夏休みに東堂くんの誕生日を祝う話

 8月8日は東堂くんの誕生日。名前に八が入っているから覚えやすいだろう、と明るい笑顔で教えてくれたのはクラス替えをした四月の出来事だった。くじ引きで隣の席になった東堂くんは、白い歯を見せて「良かったら覚えておいてくれ」と照れたように笑った。
 思わず、眩しすぎる笑顔に視線を逸らしてしまって「気が向いたらね」なんて、可愛くない返事をしてしまったのは失敗だったと思う。
 ただのクラスメイトの私が覚えていなくても、東堂くんの誕生日はたくさんの人が覚えている。1.2年生にもファンクラブはあるし、同学年の女子生徒も彼のファンは多い。ロードレースの大会になれば横断幕も掲げられるし、手作りの応援団扇を持った女子生徒がたくさん沿道に並ぶ事を知っている。どう考えても、私一人が覚えていなくたって平気だと思うけれど、なんとなく8月8日が近くなると落ち着かなくなってしまった。
 
 気がつけば、8月8日の当日、私は箱根学園に足を運んでいた。夏休みなのに。バスの定期も切れていたのに。部活でもなく、なんの予定もない癖に、制服を着て学校に向かってしまったのはどうしてだろう。待ち合わせをしているわけでもないのに、どうして学校に来ちゃったんだろう。きっと東堂くんは学校にいる。自転車競技部は夏休み中もほとんど部活で、誕生日も部活なのだと終業式の日に東堂君に教えてもらったから。
 でもいきなり、部活中の所へ突撃出来るわけでもなく、呼び出すのもおかしい。ただのクラスメイトの癖に、私は何をしているのだろう。バス停から降りて坂道を登り、正門に着く頃には汗が額に滲む。日傘はほんの少しだけ太陽を遮ってくれるけれど、35度を超えるような温度の中では焼石に水だった。
 フラフラしながら、何台もロードバイクが通り過ぎる度に足を止めて振り返ってしまう。通り過ぎるのは一瞬なのに、東堂くんではないとわかる度に溜息が出てしまう。彼のロードバイクは白くて綺麗だ。赤い文字が目を引き、音もなく気がついた時には視界から消えてしまう。その一瞬に目を奪われる女子生徒が一体、どれだけの数がこの学校の中にいるのだろう。

「ナマエさん?」

 聞きなれた声、よく通る声、ブレーキの音もなく、気がついた時には真後ろに人の気配。振り返れば、白いリドレーに跨っていたのは東堂くんだった。ロードバイクの名前なんて知らない。唯一覚えたのは、東堂くんの白くて綺麗なバイクはリドレーという名前らしい。

「ナマエさん、今日は部活なのか?」
「あ、えーっと、そういうわけじゃないけど」
「それなら何か忘れ物か?さては課題でも置きっぱなしににしたのか」

 柔らかく笑った東堂くんの笑顔を久しぶりに見た。太陽みたいに明るくて、澄んだ空みたいに爽やかな笑顔。額に滲む汗を指先で払うと涼しい笑顔とは裏腹に飛び散った汗は驚くような量だった。

「東堂!テメェサボってんじゃねーヨ!」

 綺麗なチェレステカラーのロードバイクと一緒に通り過ぎたのは去年同じクラスだった荒北で。怒鳴り声と一緒に一瞬で通り過ぎていくから思わず笑ってしまった。
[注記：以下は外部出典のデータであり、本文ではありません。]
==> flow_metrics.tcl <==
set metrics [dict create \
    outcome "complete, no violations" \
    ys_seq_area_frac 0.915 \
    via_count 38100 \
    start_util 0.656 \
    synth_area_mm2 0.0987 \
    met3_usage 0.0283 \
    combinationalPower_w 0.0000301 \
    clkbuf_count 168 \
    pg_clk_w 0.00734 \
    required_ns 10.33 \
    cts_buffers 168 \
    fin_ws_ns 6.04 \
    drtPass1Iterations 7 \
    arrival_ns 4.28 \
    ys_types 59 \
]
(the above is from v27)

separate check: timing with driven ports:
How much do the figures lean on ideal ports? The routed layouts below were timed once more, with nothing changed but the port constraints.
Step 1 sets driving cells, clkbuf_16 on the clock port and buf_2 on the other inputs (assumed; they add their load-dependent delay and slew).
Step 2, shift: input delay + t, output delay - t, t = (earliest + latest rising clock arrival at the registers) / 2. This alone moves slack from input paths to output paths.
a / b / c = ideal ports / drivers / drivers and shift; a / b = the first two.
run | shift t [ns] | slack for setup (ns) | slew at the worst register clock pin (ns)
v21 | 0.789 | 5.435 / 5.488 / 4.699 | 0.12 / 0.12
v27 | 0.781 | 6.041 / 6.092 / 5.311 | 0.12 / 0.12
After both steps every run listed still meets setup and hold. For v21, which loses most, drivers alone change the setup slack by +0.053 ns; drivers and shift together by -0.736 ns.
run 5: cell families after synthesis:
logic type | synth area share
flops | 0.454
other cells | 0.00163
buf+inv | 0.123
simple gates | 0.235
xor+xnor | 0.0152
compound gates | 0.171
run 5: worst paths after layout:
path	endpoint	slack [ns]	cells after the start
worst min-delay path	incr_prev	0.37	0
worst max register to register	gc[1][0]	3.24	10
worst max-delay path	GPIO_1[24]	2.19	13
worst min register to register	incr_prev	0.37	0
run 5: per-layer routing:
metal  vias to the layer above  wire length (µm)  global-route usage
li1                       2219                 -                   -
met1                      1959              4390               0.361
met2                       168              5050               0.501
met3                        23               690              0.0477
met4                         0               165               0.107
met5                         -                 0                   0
「荒北がうるさくてすまないな。ナマエさんも暑いから気をつけて」
「うん、あの……東堂くんも部活頑張ってね」
「もちろんだ」
 
 東堂くんは白いリドレーのペダルに足をかけて、そのまま踏み込もうとする。思わず、このまま音もなく通り過ぎるのだろうと思ったら、無意識に一歩距離を詰めてしまった。

「ごめん!東堂くん。これ、もらって」

 白いリドレーの行く手を塞いで、慌ててカバンの中から紙袋を取り出す。

「誕生日おめでとう、東堂くん」

 紙袋の中身は悩みに悩んで買った無難なスポーツタオル。大した物でもないのにわざわざ夏休みに学校に来てまで渡している事実がひどく恥ずかしい。

「……ナマエさん、わざわざこの為に?」

 東堂くんは切れ長の瞳を伏せると紙袋をすぐに受け取ってくれた。涼しい表情からは感情が読み取れなくて、思わず恥ずかしくて早口になってしまう。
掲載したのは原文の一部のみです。